In this demo we'll go over how to do basic summary stats in Pandas. This will help us do more Exploratory Data Analysis (EDA) on our data

In [None]:
# COLAB Code Only!
# clone the course repository, change to right directory, and import libraries.
%cd /content
!git clone https://github.com/nmattei/cmps6790.git
%cd /content/cmps6790/_demos

In [None]:
import pandas as pd
import numpy as np
import matplotlib.pyplot as plt
import seaborn as sns
plt.style.use('fivethirtyeight')
# Make the fonts a little bigger in our graphs.
font = {'size'   : 20}
plt.rc('font', **font)
plt.rcParams['mathtext.fontset'] = 'cm'
plt.rcParams['pdf.fonttype'] = 42

The cell below loads up a few libraries and does some initialization.  In this notebook we'll do a few basic data manipulations and see the Pandas formatting for the first time and make some simple graphs.


## Working with some real data and Pandas!

Opening and reading CSV files is very easy with Pandas [Read CSV Documentation](https://pandas.pydata.org/pandas-docs/stable/reference/api/pandas.read_csv.html)

In general the [Pandas Documentation](https://pandas.pydata.org/docs/) is very good and you should spend some time getting to know it. You can also use the cheatsheets that we have posted on the [course webpage](https://nmattei.github.io/cmps3160/).

Last class we only worked with the salaries dataset, this time let's work with some more data including stats!

In [None]:
# Open the NBA Salaries file.

df_nba = pd.read_csv("./data/nba_stats.csv")
df_nba.head()

This dataset has so much to look at! For example.. we can see what the league average salary in a given year is

In [None]:
# Display gives us a basic table.  Note that we can index and slice this in many different ways.
df_nba[(df_nba["Season"] == 1998)]["Salary"]

In [None]:
# What is the type of the above?

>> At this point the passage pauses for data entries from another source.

===== src/rtl/bank_xlat.sv =====
module bank_xlat #(
  parameter int ADDR_W = 16,
  parameter int PAGE_W = 13,
  parameter int BANK_W = 8,
  parameter logic [15:0] DP_BASE = 16'h2000
) (
  input  logic                       clk,
  input  logic                       rst_n,
  input  logic [ADDR_W-1:0]          log_addr,
  input  logic [1:0]                 acc_kind,
  output logic [BANK_W+PAGE_W-1:0]   phys_addr,
  input  logic                       wr_en,
  input  logic [(1<<(ADDR_W-PAGE_W))-1:0] wr_mask,
  input  logic [BANK_W-1:0]          wr_data,
  input  logic                       rd_en,
  input  logic [(1<<(ADDR_W-PAGE_W))-1:0] rd_mask,
  output logic [BANK_W-1:0]          rd_data
);
  localparam int SEL_W = ADDR_W - PAGE_W;
  localparam int NREG  = 1 << SEL_W;
  localparam logic [ADDR_W-1:0] DP_LOG = ADDR_W'(DP_BASE);
  localparam logic [ADDR_W-1:0] SP_LOG = ADDR_W'(DP_BASE) + ADDR_W'(256);

  logic [BANK_W-1:0] bank_q [NREG];
  logic [ADDR_W-1:0] eff_addr;
  logic [BANK_W-1:0] rd_pick;

  always_comb begin
    case (acc_kind)
      2'b01:   eff_addr = DP_LOG | {{(ADDR_W-8){1'b0}}, log_addr[7:0]};
      2'b10:   eff_addr = SP_LOG | {{(ADDR_W-8){1'b0}}, log_addr[7:0]};
      default: eff_addr = log_addr;
    endcase
  end

  assign phys_addr = {bank_q[eff_addr[ADDR_W-1:PAGE_W]], eff_addr[PAGE_W-1:0]};

  always_comb begin
    rd_pick = rd_data;
    for (int i = 0; i < NREG; i++)
      if (rd_mask[i]) rd_pick = bank_q[i];
  end

  always_ff @(posedge clk) begin
    if (!rst_n) begin
      for (int i = 0; i < NREG; i++) bank_q[i] <= '0;
      rd_data <= '0;
    end else begin
      for (int i = 0; i < NREG; i++)
        if (wr_en && wr_mask[i]) bank_q[i] <= wr_data;
      if (rd_en) rd_data <= rd_pick;
    end
  end
endmodule



===== config.mk =====
export PLATFORM = sky130hd
export DESIGN_NAME = bank_xlat
export DESIGN_NICKNAME = d
export VERILOG_FILES = /design/src/rtl/bank_xlat.sv
export SDC_FILE = /design/constraint.sdc
export NUM_CORES = 1
export LEC_CHECK = 0
export BUFFER_PORTS_ARGS = -buffer_cell sky130_fd_sc_hd__buf_2
export CELL_PAD_IN_SITES_DETAIL_PLACEMENT = 1
export CELL_PAD_IN_SITES_GLOBAL_PLACEMENT = 2
export CORE_UTILIZATION = 36
export DETAILED_ROUTE_END_ITERATION = 16
export PLACE_DENSITY_LB_ADDON = 0.1
export SYNTH_ARGS = -nofsm -noshare
export SYNTH_HDL_FRONTEND = slang
export SYNTH_SLANG_ARGS = --single-unit

===== constraint.sdc =====
create_clock -name clk -period 4.29 [get_ports clk]
set_clock_uncertainty 0.2 [all_clocks]
set_input_delay 1.0725 -clock clk [delete_from_list [all_inputs] [get_ports clk]]
set_output_delay 1.0725 -clock clk [all_outputs]
set_load 0.02 [all_outputs]

* Word level (Yosys, flattened, before mapping)
Memory sizes are Yosys's and may differ from the RTL's. Index checks and enable logic that the tools add are counted.
Storage, ports and cells: bits in registers 8, bits in writable memories 64, bits of input ports 46, output and inout bits 29, memories kept 1
Operators by class: equal/unequal tests 2, multiplexer cells 42, bitwise gates (word level) 8, reduce and logical (&&, ||, !) cells 10
Memory list:
- bank_q | depth 8, width 8, read ports 9, clocked after Yosys merged registers in 0, wr ports 8, RTL line 24 | logic [BANK_W-1:0] bank_q [NREG];
Operators by type and width (count):
- two-way mux 8 bit | 16
- case mux 16 bit (2 select lines) | 1
- two-way mux 1 bit | 25
- logical AND 1 bit | 8
- OR 1 bit | 8
- nonzero test 8 bit | 1
- == test 2 x 1 -> 1 bit (second input constant) | 1
- == test 2 bit (second input constant) | 1
- AND reduction 2 bit | 1

* Longest topological paths before layout
depth after elaboration 8, mapped depth 7, mapped depth without buffers 5

* Worst setup path before layout
Ideal clock, no wire load.
path type input port to output port, start point input port acc_kind[0], end point output port phys_addr[13], arrival 2.595 ns, data required time 3.018 ns, path slack 0.422 ns, stages 7, path buffers 2, path through inv_1 > ha_1 > clkbuf_1 > nand2b_1 > buf_4 > mux4_2 > mux2_2
On the way: word-level cells in the longest chain between the ends 3, elaborated cells between the ends (all ways) 4, classes of those cells 2 x eq/ne; 1 x mux; 1 x memory
Ends and longest elaborated chain:
- from (decl) | RTL line 10 | input logic [1:0] acc_kind,
- == test 2 bit or == test 2 x 1 -> 1 bit (tied branches) | RTL line 29 | case (acc_kind)
- case mux 16 bit (2 select lines) (*) | RTL line 29
- memory read (8 x 8 bit) (*)
- to (decl) | RTL line 11 | output logic [BANK_W+PAGE_W-1:0] phys_addr,
Every way passes the cells marked *; elsewhere a longest branch is shown, timed or not.

* Final worst setup path
start point input port acc_kind[0], end point output port phys_addr[18]
The elaborated chain is that of the path after synthesis.

==> run metrics <==
Starting Density=0.369; Top delay family on crit path=multiplexers; sw power=0.459 mW; clk root buf=clkbuf_8; power share of the combinational group=0.169; Mean Syn Cell Area=approximately 12 um2; f_max=roughly 0.24 GHz; Hold Vio Cnt, Final=0; Final Wtd Congestion=between 0.8 and 0.9; reg2reg start=bank_q[1][0]$_SDFFCE_PN0P_; Max FO, Critical Path=8; reg2reg path depth=4; worst hold stages=2; Clock Sinks=72; Lkg Pwr=about 1.7 nW; crit path cell chain=buf_2 -> inv_1 -> ha_1 -> nand2b_1 -> buf_12 -> mux4_2 -> mux2_2 -> buf_2; placed cell count=492; port bufs=58; Crit path largest cell delay=approximately 490 ps; Worst-path clk slew=~70 ps; Setup CP Type=input pin to output port; R2R Setup Slk=between 2000 and 3000 ps; Syn. warnings=0; syn_nets=368; clk_lat worst skew=350 ps; Nets=414; clk buf depth=2; Worst Path Required=3020 ps; Hold Crit Start=rd_data[7]$_SDFFE_PN0P_; CP Buf/Inv Count=4; FFs w/ async S/R, synth=0; largest net degree at the start of global routing=23; nature of the critical path startpoint=input pin; DRC Markers=0; Post-Place Setup Slack=207 ps; Starting DRT DRC Count=116; switching portion of total power=0.276; Worst EP arrival=2810 ps; H-tree depth=3; post-route ant nets=0; Synth Instances=321; crit path time final=4080 ps; n_diodes=0; core area=10200 um2; run status=complete, no violations; CTS tree=done; vias in the first global route=2935; peak supply drop=138 uV; Post-synth EDFFs=64; global-route wire length before repair=16400 um; TritonCTS buffer count=9; Hold Path Class=register to register; Slew @ Worst Pin=660 ps; max_cap viols=0; area grow syn2layout=13.5%; register area share after synthesis=0.552; post-synthesis register bit count=72; internal cell power=1.21 mW; setup bufs post-CTS=0; relative slew slack=0.556; Clk pwr share=0.312; # setup viols final=0; fillcell total=1145; antenna violations before repair=0; DR pass1 iterations=4; Resized Gates After CTS=0; Distinct cells, synth=36; share of the synthesized area in the top cell type=0.509; Worst setup EP type=output port; max-slew violations=0; CP dominant cell by count=buf_2; RSZ-0062 raised after global routing=false; GRT overflow=0; Avg WL per Cell=20.8 um; ys flop type=edfxtp_1; Finished Cell Area=around 4300 um2; Final TNS setup=0 ps; final std cells w/o fill=508; Yosys top cell by area=edfxtp_1; top cells by area, synth=edfxtp_1, mux4_2, nor2_1, nand2_1, dfxtp_1; Seq pwr share=0.519; Final WS setup=208 ps; Storage cell area=2080 um2; slowest CP cell=mux4_2; Routed Wire Length=10600 um; post-DP HPWL=8120 um; Die W=104 um; Final Util=0.419; fraction of layout cells with a size suffix above 1=0.272; DR vias/cell=5.41; height of the die=104 um; CTS Hold Bufs=0; FF-to-FF End=rd_data[0]$_SDFFE_PN0P_; Final period util=0.951; worst hold endpoint=rd_data[7]$_SDFFE_PN0P_; Pwr Density=389 nW/um2; I/O pin total=75; GRT Total Usage=0.206; Vias=~2700; Rows=37; synthesized cell area=3770 um2; Cell Area, Placed=a little over 4000 um2; Die ar.=10900 um2; multi-input logic area=1470 um2
[worst max-delay path by stage]
stage,start,endpoint,slack [ps],cells past startpoint
after detailed placement,acc_kind[0],phys_addr[18],210,8
after CTS,acc_kind[0],phys_addr[19],190,8
after global placement,acc_kind[0],phys_addr[18],240,8
after global routing,acc_kind[0],phys_addr[13],120,8
final,acc_kind[0],phys_addr[18],210,8
after floorplan,acc_kind[0],phys_addr[13],420,7
[worst register-to-register path, delay by kind of cell (launching register included)]
family	cells	cell delay (ps)
DFF	1	350
AOI/OAI and AO/OA	3	910
muxes	1	100
[through the flow]
step	hold WS [ps]	power, mW
2_1_floorplan	348	1.06
3_3_place_gp	330	1.16
3_5_place_dp	344	1.16
4_1_cts	352	1.68
5_1_grt	377	1.73
6_report	345	1.66
[synth_stat cells (2+ instances only)]
library cell,number
o21a_1,2
buf_4,11
buf_2,4
dfxtp_1,8
nor2b_1,7
nand2_1,43
mux2_2,11
nand2b_1,3
a31oi_1,5
o221ai_1,4
clkbuf_1,7
a211oi_1,3
a2111oi_0,4
mux2i_1,8
mux4_2,16
edfxtp_1,64
a21oi_1,8
nor3b_1,4
o21ai_0,16
and2_1,4
nor2_1,51
o211ai_1,3
a221o_1,6
buf_6,2
inv_1,15
nand3b_1,2
[placed cells by master (no fill, tap or decap), types with 9 or more instances in the layout]
cell type  count
nand2_1       43
mux2_2        11
inv_1         15
clkbuf_8       9
mux4_2        16
o21ai_0       16
buf_2         58
edfxtp_1      64
nor2_1        51
[final cells by class]
type,instances,share of cell area
Sequential cell,72,0.486
Tap cell,136,0.0397
Timing Repair Buffer,60,0.0742
Clock buffer,11,0.0307
Clock inverter,5,0.0111
Multi-Input combinational cell,208,0.344
Inverter,16,0.0140
[routing by layer]
metal,global-route usage,part of all wire,vias to the layer above
met4,0.0643,0.017,0
met2,0.366,0.52,84
met3,0.0420,0.044,19
li1,-,-,1265
met1,0.248,0.42,1379
met5,0,0,-
[logic make-up (layout without fill, tap and decap cells)]
logic type	Yosys count	count (layout)	synth area share
simple gates	119	119	0.138
flops	72	72	0.552
compound gates	53	53	0.0998
buf+inv	41	92	0.0574
mux	35	35	0.150
fa+ha+maj	1	1	0.00332
[registers in the layout, indices dropped and copies added, names as in the netlist]
| signal | flops |
|---|---|
| bank_q | 64 |
| rd_data | 8 |
[power by group through the flow]
stage / sequential [mW] / combinational [mW] / clock (mW)
3_3_place_gp: 0.878 / 0.279 / 0
2_1_floorplan: 0.869 / 0.194 / 0
3_5_place_dp: 0.880 / 0.283 / 0
6_report: 0.864 / 0.281 / 0.520
5_1_grt: 0.870 / 0.306 / 0.552
4_1_cts: 0.865 / 0.285 / 0.526
Power figures use the tool's default switching activity.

What do we want?
type(df_nba[(df_nba["Season"] == 1998)]["Salary"])

In [None]:
# What if we want the mean?
df_nba[(df_nba["Season"] == 1998)]["Salary"].mean()

In [None]:
# Pandas has support for lots of functions, use the autocomplete to see
df_nba[(df_nba["Season"] == 1998)]["Salary"].describe()

In [None]:
# Careful, Pandas will let you do things maybe you shouldn't some times...
df_nba[(df_nba["Season"] == 1998)].mean()

In [None]:
# We can also see just some stats if we want to, check the average rebounds and
# salary for 35 year olds.

df_nba[(df_nba["Age"] == 35)][["Name", "TRB","ORB","DRB"]]

In [None]:
df_nba[(df_nba["Age"] == 35)][["TRB","ORB","DRB"]].mean()

In [None]:
# We can also make fun histograms
df_nba['Age'].hist()

In [None]:
# But we can slice for Season.. sometimes it's good to have boxplots per year.
df_nba[(df_nba["Season"] == 1998)].boxplot(column=["Age","Salary"], showmeans=True)

In [None]:
# These are on very different scales, we'll come back to this!

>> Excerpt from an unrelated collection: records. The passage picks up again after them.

$ cat src/rtl/sobel_pkg.sv
package sobel_pkg;

  typedef enum logic [2:0] {
    DIR_N  = 3'd0,
    DIR_NE = 3'd1,
    DIR_E  = 3'd2,
    DIR_SE = 3'd3,
    DIR_S  = 3'd4,
    DIR_SW = 3'd5,
    DIR_W  = 3'd6,
    DIR_NW = 3'd7
  } dir_e;

  localparam int NUM_ORI = 4;
  localparam int ORI_W   = 2;

  // orientation index: 0 diag A, 1 vertical, 2 horizontal, 3 diag B
  function automatic dir_e ori_to_dir(input logic [ORI_W-1:0] ori, input logic neg);
    dir_e d;
    unique case (ori)
      2'd0:    d = neg ? DIR_SW : DIR_NE;
      2'd1:    d = neg ? DIR_S  : DIR_N;
      2'd2:    d = neg ? DIR_W  : DIR_E;
      default: d = neg ? DIR_SE : DIR_NW;
    endcase
    return d;
  endfunction

endpackage

$ cat src/rtl/sobel_deriv.sv
module sobel_deriv #(
  parameter int PIX_W = 8,
  parameter int DER_W = 12
) (
  input  logic [9*PIX_W-1:0]       win_i,
  output logic signed [DER_W-1:0]  deriv_o [sobel_pkg::NUM_ORI]
);
  localparam int PAD_W = DER_W - PIX_W;

  logic signed [DER_W-1:0] p [3][3];

  for (genvar r = 0; r < 3; r++) begin : g_row
    for (genvar c = 0; c < 3; c++) begin : g_col
      assign p[r][c] = $signed({{PAD_W{1'b0}}, win_i[(3*r+c)*PIX_W +: PIX_W]});
    end
  end

  always_comb begin
    deriv_o[0] = (p[0][1] + (p[0][2] <<< 1) + p[1][2]) - (p[1][0] + (p[2][0] <<< 1) + p[2][1]);
    deriv_o[1] = (p[0][0] + (p[0][1] <<< 1) + p[0][2]) - (p[2][0] + (p[2][1] <<< 1) + p[2][2]);
    deriv_o[2] = (p[0][2] + (p[1][2] <<< 1) + p[2][2]) - (p[0][0] + (p[1][0] <<< 1) + p[2][0]);
    deriv_o[3] = (p[1][0] + (p[0][0] <<< 1) + p[0][1]) - (p[2][1] + (p[2][2] <<< 1) + p[1][2]);
  end

endmodule

$ cat src/rtl/sobel_absmax.sv
module sobel_absmax #(
  parameter int DER_W = 12
) (
  input  logic signed [DER_W-1:0]         deriv_i [sobel_pkg::NUM_ORI],
  output logic [DER_W-1:0]                mag_o   [sobel_pkg::NUM_ORI],
  output logic [sobel_pkg::ORI_W-1:0]     max_ori_o,
  output logic [DER_W-1:0]                max_mag_o
);
  import sobel_pkg::*;

  for (genvar i = 0; i < NUM_ORI; i++) begin : g_abs
    assign mag_o[i] = deriv_i[i][DER_W-1] ? DER_W'(-deriv_i[i]) : DER_W'(deriv_i[i]);
  end

  // strict compare keeps the earliest orientation on ties
  always_comb begin
    max_ori_o = '0;
    max_mag_o = mag_o[0];
    for (int i = 1; i < NUM_ORI; i++) begin
      if (mag_o[i] > max_mag_o) begin
        max_mag_o = mag_o[i];
        max_ori_o = ORI_W'(i);
      end
    end
  end

endmodule

$ cat src/rtl/sobel_decide.sv
module sobel_decide #(
  parameter int DER_W  = 12,
  parameter int THRESH = 80
) (
  input  logic [DER_W-1:0]               mag_i   [sobel_pkg::NUM_ORI],
  input  logic [sobel_pkg::NUM_ORI-1:0]  neg_i,
  input  logic [sobel_pkg::ORI_W-1:0]    max_ori_i,
  input  logic [DER_W-1:0]               max_mag_i,
  output logic                           hit_o,
  output logic [2:0]                     dir_o
);
  import sobel_pkg::*;

  localparam int SUM_W = DER_W + 1;

  logic [ORI_W-1:0] perp_ori;
  logic [DER_W-1:0] perp_mag;
  logic [SUM_W-1:0] score;

  // pairs 0<->3 and 1<->2 are bitwise complements
  assign perp_ori = ~max_ori_i;
  assign perp_mag = mag_i[perp_ori];
  assign score    = SUM_W'(max_mag_i) + SUM_W'(perp_mag >> 3);
  assign hit_o    = (score >= SUM_W'(THRESH));
  assign dir_o    = hit_o ? 3'(ori_to_dir(max_ori_i, neg_i[max_ori_i])) : 3'd0;

endmodule

$ cat src/rtl/sobel_edge_classifier.sv
module sobel_edge_classifier #(
  parameter int PIX_W  = 8,
  parameter int DER_W  = 12,
  parameter int THRESH = 80
) (
  input  logic               clk_i,
  input  logic               rst_ni,
  input  logic               win_valid_i,
  input  logic [9*PIX_W-1:0] win_i,
  output logic               edge_valid_o,
  output logic               edge_o,
  output logic [2:0]         dir_o
);
  import sobel_pkg::*;

  logic signed [DER_W-1:0] deriv_c  [NUM_ORI];
  logic signed [DER_W-1:0] s1_deriv [NUM_ORI];
  logic                    s1_valid;
  logic [DER_W-1:0]        mag      [NUM_ORI];
  logic [NUM_ORI-1:0]      neg;
  logic [ORI_W-1:0]        max_ori;
  logic [DER_W-1:0]        max_mag;
  logic                    hit;
  logic [2:0]              dir_c;

  sobel_deriv #(.PIX_W(PIX_W), .DER_W(DER_W)) u_deriv (
    .win_i   (win_i),
    .deriv_o (deriv_c)
  );

  // stage 1: derivatives
  always_ff @(posedge clk_i or negedge rst_ni) begin
    if (!rst_ni) begin
      s1_valid <= 1'b0;
      for (int i = 0; i < NUM_ORI; i++) s1_deriv[i] <= '0;
    end else begin
      s1_valid <= win_valid_i;
      if (win_valid_i) begin
        for (int i = 0; i < NUM_ORI; i++) s1_deriv[i] <= deriv_c[i];
      end
    end
  end

  for (genvar i = 0; i < NUM_ORI; i++) begin : g_sign
    assign neg[i] = s1_deriv[i][DER_W-1];
  end

  sobel_absmax #(.DER_W(DER_W)) u_absmax (
    .deriv_i   (s1_deriv),
    .mag_o     (mag),
    .max_ori_o (max_ori),
    .max_mag_o (max_mag)
  );

  sobel_decide #(.DER_W(DER_W), .THRESH(THRESH)) u_decide (
    .mag_i     (mag),
    .neg_i     (neg),
    .max_ori_i (max_ori),
    .max_mag_i (max_mag),
    .hit_o     (hit),
    .dir_o     (dir_c)
  );

  // stage 2: classification
  always_ff @(posedge clk_i or negedge rst_ni) begin
    if (!rst_ni) begin
      edge_valid_o <= 1'b0;
      edge_o       <= 1'b0;
      dir_o        <= 3'd0;
    end else begin
      edge_valid_o <= s1_valid;
      edge_o       <= s1_valid & hit;
      dir_o        <= s1_valid ? dir_c : 3'd0;
    end
  end

endmodule

$ cat config.mk
export PLATFORM = sky130hd
export DESIGN_NAME = sobel_edge_classifier
export DESIGN_NICKNAME = d
export VERILOG_FILES = /design/src/rtl/sobel_pkg.sv /design/src/rtl/sobel_deriv.sv /design/src/rtl/sobel_absmax.sv /design/src/rtl/sobel_decide.sv /design/src/rtl/sobel_edge_classifier.sv
export SDC_FILE = /design/constraint.sdc
export NUM_CORES = 1
export LEC_CHECK = 0
export BUFFER_PORTS_ARGS = -buffer_cell sky130_fd_sc_hd__buf_2
export CAP_MARGIN = 10
export CELL_PAD_IN_SITES_DETAIL_PLACEMENT = 0
export CELL_PAD_IN_SITES_GLOBAL_PLACEMENT = 2
export CORE_UTILIZATION = 30
export DETAILED_ROUTE_END_ITERATION = 8
export PLACE_DENSITY = 0.71
export SLEW_MARGIN = 10
export SYNTH_ARGS = -nofsm -noshare
export SYNTH_HDL_FRONTEND = slang
export SYNTH_SLANG_ARGS = --single-unit
export TNS_END_PERCENT = 10
$ cat constraint.sdc
create_clock -name clk_i -period 8.5 [get_ports clk_i]
set_input_delay 0.425 -clock clk_i [delete_from_list [all_inputs] [get_ports clk_i]]
set_output_delay 0.425 -clock clk_i [all_outputs]
set_load 0.005 [all_outputs]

df_nba[(df_nba["Season"] == 1998)].boxplot(column=["ORB","DRB"], showmeans=True)

In [None]:
# Very fancy.. though apparently there is a bug in matplotlib? https://github.com/matplotlib/matplotlib/issues/16353
df_nba[["Season","Salary"]].boxplot(column="Salary", by="Season", showmeans=True)

In [None]:
# how can we make this prettier?
df_nba.boxplot?

In [None]:
df_nba[["Season","Salary"]].dropna().boxplot(column="Salary", by="Season", figsize=(20,9), showmeans=True)
plt.xticks(rotation=90)

In [None]:
salary_1995 = df_nba[df_nba['Season']==1995]['Salary']
salary_1996 = df_nba[df_nba['Season']==1996]['Salary']
print('average salary in 1995=%.2f and in 1996=%.2f, a difference of %.2f' % (
                                                      salary_1995.mean(),
                                                      salary_1996.mean(),
                                                      salary_1996.mean()-salary_1995.mean()))

In [None]:
def f2c(f):
  # Format float value as currency for pretty printing.
  return '${0:,.2f}'.format(f)

print('average salary in 1995=%s and in 1996=%s, a difference of %s' % (f2c(salary_1995.mean()),
                                                                        f2c(salary_1996.mean()),
                                                                        f2c(salary_1996.mean()-salary_1995.mean())))

In [None]:
# let's repeat using the median and see the difference...
print('average salary in 1995=%s and in 1996=%s, a difference of %s' % (f2c(salary_1995.median()),
                                                                        f2c(salary_1996.median()),
                                                                        f2c(salary_1996.median()-salary_1995.median())))

<br><br><br>

Means and medians are handy for politicians...

<br>

**"The average American family will get a \$4,000 tax cut"**
[source](https://americansfortaxfairness.org/promise-will-middle-class-tax-cut/)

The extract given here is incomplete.